*** Opening of RECORDS FOR THE EXERCISE ***

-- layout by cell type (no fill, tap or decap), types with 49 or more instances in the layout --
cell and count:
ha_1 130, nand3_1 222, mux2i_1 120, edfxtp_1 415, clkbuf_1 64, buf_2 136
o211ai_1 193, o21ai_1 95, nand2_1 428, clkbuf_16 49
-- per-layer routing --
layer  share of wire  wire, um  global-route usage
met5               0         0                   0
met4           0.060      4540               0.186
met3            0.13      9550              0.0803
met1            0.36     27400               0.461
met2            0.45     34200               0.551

*** Close of RECORDS FOR THE EXERCISE ***
*** Opening of RECORDS FOR THE EXERCISE ***

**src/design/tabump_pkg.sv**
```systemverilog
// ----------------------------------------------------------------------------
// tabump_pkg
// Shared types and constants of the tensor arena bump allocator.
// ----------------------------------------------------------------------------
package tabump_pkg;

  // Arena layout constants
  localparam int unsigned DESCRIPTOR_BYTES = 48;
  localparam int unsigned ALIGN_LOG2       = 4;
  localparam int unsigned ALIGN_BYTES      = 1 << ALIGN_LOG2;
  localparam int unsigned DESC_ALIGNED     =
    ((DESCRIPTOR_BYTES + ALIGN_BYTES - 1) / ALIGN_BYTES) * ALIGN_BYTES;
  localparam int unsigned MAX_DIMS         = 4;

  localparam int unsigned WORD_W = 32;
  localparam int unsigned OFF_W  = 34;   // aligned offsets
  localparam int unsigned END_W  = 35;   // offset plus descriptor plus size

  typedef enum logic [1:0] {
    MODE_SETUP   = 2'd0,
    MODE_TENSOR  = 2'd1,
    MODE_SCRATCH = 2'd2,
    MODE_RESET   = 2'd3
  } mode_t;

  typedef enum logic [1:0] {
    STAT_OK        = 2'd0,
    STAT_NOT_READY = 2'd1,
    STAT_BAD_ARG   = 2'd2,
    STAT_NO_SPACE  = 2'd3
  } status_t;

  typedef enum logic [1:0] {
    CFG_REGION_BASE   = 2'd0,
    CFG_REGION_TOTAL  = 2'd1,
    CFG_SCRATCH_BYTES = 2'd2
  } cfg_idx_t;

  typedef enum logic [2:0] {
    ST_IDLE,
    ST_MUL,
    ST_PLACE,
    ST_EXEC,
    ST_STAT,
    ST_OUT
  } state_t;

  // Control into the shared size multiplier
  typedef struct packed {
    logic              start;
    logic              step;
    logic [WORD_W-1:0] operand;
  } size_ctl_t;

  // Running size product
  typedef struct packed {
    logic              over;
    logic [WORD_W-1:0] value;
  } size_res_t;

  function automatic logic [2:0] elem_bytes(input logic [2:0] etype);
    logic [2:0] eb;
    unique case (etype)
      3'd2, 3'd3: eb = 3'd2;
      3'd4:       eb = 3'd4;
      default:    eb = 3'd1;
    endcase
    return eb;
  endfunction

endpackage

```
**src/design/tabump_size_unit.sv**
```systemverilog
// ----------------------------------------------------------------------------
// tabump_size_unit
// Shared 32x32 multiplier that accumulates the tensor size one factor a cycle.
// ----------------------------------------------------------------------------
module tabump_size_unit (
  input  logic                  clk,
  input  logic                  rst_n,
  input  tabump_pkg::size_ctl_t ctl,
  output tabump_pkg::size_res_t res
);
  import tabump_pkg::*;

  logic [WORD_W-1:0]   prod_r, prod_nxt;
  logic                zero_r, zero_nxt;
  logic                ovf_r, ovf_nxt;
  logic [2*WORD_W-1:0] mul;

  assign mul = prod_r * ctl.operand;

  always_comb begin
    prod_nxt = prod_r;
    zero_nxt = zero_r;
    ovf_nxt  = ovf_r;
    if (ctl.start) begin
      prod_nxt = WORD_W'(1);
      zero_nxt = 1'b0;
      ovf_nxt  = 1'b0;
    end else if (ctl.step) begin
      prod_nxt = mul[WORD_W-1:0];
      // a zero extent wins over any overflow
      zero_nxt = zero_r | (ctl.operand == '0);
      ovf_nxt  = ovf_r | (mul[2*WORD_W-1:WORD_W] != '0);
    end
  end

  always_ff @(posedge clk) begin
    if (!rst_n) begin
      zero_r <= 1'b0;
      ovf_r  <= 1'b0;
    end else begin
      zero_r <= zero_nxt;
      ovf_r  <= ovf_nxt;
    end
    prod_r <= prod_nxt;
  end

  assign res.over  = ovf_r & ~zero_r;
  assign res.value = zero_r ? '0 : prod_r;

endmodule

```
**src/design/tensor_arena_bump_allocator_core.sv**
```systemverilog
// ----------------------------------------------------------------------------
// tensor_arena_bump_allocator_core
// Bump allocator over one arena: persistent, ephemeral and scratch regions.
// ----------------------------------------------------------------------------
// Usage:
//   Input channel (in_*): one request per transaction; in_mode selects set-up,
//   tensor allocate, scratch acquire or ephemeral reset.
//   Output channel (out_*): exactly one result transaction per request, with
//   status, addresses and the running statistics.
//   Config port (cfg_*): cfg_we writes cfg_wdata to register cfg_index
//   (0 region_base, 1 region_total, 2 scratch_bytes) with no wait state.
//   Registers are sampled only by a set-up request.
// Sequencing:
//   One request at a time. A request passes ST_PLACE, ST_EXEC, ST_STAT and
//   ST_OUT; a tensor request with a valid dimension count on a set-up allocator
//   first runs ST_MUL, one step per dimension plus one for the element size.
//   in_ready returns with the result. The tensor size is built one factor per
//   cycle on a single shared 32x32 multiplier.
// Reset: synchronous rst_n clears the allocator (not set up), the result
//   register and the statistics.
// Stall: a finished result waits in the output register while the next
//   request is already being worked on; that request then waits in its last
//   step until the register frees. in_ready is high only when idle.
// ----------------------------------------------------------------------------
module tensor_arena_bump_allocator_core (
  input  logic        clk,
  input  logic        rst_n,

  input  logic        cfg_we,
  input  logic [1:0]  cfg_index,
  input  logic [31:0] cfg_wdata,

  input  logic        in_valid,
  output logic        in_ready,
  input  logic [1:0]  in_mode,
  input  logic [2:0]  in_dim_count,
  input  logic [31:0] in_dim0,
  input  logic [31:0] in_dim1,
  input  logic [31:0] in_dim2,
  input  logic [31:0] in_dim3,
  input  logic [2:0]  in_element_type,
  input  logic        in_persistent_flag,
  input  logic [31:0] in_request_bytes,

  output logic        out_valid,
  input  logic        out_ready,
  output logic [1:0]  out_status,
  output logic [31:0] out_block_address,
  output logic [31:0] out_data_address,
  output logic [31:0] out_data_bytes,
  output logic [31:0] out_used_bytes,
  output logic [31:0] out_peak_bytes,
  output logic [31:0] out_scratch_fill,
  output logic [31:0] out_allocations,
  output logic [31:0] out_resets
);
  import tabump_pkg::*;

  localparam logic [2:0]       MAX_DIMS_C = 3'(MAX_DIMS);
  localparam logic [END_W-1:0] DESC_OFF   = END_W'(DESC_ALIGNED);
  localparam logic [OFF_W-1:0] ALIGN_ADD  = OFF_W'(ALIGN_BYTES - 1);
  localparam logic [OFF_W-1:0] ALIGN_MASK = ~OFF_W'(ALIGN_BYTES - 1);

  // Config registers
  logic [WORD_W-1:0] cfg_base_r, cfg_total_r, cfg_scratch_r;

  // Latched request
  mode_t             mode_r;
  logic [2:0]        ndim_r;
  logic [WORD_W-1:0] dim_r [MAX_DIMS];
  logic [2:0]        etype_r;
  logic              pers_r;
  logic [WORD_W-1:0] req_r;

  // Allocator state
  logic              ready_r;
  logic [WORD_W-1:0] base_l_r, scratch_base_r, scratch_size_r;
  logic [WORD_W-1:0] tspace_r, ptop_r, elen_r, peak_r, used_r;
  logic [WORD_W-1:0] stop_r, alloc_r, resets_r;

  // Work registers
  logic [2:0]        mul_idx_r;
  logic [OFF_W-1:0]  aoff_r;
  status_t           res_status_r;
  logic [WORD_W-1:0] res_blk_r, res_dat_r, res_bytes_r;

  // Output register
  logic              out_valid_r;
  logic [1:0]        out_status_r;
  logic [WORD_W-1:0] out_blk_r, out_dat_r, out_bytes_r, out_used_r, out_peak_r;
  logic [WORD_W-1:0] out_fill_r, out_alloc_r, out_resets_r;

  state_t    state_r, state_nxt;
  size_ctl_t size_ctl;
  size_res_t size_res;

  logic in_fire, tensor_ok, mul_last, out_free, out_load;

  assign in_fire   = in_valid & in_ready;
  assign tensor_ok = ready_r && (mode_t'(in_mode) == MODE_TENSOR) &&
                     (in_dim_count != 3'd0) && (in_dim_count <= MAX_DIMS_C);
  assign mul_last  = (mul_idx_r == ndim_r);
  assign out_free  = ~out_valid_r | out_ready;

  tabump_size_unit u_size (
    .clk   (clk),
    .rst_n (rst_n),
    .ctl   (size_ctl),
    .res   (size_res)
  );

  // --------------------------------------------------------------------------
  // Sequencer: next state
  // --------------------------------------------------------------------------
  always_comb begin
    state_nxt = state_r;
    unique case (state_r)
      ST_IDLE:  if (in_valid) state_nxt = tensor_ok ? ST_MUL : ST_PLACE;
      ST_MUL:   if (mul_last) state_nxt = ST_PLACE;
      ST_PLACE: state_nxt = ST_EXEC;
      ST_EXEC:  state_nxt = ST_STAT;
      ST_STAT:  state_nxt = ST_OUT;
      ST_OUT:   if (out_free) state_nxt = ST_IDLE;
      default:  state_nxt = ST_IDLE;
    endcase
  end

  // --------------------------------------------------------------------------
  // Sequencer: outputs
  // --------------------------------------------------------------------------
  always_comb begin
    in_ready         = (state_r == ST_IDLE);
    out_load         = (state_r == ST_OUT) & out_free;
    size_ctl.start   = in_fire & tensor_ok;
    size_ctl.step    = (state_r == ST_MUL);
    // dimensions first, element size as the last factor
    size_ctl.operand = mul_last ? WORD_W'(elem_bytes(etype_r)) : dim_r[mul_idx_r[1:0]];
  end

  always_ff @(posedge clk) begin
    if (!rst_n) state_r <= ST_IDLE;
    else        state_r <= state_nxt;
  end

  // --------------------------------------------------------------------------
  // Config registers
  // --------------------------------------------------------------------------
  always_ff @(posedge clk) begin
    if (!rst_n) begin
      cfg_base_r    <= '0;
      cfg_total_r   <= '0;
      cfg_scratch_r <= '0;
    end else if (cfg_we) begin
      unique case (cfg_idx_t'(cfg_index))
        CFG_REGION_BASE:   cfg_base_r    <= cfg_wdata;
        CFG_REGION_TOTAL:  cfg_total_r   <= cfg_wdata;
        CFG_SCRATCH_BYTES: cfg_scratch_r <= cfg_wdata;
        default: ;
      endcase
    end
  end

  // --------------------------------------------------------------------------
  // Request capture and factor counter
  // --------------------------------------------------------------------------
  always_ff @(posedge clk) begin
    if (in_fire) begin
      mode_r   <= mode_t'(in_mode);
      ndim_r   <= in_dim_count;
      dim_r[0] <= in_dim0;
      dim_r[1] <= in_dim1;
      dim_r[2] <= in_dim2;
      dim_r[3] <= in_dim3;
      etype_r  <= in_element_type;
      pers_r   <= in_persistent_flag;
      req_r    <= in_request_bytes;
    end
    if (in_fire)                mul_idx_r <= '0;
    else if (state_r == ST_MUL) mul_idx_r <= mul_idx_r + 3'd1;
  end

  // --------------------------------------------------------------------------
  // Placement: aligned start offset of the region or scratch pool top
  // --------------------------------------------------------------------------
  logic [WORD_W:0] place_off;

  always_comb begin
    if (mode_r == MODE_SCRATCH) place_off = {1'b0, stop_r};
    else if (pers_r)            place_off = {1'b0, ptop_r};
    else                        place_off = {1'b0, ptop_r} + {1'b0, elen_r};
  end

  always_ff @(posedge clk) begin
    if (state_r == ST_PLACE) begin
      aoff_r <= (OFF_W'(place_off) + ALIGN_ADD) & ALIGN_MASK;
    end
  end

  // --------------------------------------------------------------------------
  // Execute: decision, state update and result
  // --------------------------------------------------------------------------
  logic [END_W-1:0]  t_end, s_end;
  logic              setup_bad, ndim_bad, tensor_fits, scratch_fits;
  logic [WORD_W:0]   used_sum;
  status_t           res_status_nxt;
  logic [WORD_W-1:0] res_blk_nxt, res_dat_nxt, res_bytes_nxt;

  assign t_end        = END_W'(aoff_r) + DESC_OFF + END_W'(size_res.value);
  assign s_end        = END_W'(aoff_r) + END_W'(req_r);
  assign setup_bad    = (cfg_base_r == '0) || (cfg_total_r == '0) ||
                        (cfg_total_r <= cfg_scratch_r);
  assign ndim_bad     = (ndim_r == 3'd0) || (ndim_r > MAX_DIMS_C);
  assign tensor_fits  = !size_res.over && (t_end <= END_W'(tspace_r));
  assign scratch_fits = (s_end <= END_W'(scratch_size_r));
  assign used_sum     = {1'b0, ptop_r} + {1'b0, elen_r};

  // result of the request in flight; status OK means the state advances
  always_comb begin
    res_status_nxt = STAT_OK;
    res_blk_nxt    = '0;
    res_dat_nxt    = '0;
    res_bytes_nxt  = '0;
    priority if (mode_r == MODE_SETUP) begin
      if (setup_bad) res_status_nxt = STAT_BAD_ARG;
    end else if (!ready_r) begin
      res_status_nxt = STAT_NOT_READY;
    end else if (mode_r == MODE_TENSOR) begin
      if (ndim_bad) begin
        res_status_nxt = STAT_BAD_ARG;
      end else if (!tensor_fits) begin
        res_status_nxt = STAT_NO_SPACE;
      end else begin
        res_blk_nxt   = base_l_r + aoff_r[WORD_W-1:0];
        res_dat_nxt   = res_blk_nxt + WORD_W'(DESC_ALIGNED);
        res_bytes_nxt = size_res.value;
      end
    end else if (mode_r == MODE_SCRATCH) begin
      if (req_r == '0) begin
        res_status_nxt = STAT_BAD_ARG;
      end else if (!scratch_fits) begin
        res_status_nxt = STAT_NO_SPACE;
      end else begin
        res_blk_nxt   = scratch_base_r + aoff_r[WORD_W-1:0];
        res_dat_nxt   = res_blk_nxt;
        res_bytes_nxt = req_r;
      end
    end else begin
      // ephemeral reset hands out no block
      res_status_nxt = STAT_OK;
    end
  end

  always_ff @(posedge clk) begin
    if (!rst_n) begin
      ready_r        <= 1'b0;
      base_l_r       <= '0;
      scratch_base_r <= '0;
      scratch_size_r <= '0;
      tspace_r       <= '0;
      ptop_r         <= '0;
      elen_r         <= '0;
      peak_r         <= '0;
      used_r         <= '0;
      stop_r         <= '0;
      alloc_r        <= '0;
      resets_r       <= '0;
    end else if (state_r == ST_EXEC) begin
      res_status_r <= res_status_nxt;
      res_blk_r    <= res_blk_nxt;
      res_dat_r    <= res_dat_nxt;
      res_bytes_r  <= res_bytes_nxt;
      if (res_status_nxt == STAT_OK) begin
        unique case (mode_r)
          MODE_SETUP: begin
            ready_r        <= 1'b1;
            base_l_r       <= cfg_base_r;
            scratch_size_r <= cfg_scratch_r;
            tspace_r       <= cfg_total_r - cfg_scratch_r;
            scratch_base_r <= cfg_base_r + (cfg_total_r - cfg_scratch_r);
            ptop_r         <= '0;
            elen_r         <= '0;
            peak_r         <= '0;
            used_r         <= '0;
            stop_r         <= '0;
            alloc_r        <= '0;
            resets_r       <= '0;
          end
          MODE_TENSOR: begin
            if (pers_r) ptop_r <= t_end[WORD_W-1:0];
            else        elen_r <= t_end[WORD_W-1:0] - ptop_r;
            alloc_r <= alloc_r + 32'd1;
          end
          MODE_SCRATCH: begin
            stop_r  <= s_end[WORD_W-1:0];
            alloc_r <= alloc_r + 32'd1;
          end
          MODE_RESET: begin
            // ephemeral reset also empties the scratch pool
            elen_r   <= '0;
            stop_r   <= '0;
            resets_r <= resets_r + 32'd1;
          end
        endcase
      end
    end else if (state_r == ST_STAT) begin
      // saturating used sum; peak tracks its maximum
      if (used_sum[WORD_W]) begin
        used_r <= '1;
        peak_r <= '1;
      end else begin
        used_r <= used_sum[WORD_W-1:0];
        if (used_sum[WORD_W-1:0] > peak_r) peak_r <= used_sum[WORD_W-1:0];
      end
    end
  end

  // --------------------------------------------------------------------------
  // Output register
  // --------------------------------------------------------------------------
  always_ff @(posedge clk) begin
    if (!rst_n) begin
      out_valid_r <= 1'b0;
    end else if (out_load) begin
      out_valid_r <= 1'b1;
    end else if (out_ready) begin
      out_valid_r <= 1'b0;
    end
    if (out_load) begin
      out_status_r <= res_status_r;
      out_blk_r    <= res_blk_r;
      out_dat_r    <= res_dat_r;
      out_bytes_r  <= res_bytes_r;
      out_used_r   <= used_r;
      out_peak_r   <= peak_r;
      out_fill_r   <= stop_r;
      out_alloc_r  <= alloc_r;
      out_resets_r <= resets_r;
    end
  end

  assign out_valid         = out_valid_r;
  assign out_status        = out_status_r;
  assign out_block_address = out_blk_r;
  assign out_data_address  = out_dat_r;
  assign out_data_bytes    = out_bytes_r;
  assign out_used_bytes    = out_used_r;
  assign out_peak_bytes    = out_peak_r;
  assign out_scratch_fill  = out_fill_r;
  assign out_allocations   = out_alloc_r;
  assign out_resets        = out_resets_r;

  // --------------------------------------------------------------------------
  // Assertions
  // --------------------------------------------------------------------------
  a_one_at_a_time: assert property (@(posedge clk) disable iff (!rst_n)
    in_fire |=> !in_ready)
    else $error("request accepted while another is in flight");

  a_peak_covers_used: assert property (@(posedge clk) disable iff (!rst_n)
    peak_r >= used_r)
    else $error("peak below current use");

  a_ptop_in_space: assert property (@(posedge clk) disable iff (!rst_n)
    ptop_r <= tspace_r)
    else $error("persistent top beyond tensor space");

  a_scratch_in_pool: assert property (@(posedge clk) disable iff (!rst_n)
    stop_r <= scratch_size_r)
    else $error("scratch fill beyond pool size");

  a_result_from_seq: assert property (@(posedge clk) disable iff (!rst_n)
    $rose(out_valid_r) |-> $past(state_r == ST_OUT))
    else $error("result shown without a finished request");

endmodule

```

*** Close of RECORDS FOR THE EXERCISE ***

| EXERCISE DIRECTIONS |
Lines above with the string "cell" need to be found and copied.

| SOLUTION BELOW |
-- layout by cell type (no fill, tap or decap), types with 49 or more instances in the layout --
cell and count:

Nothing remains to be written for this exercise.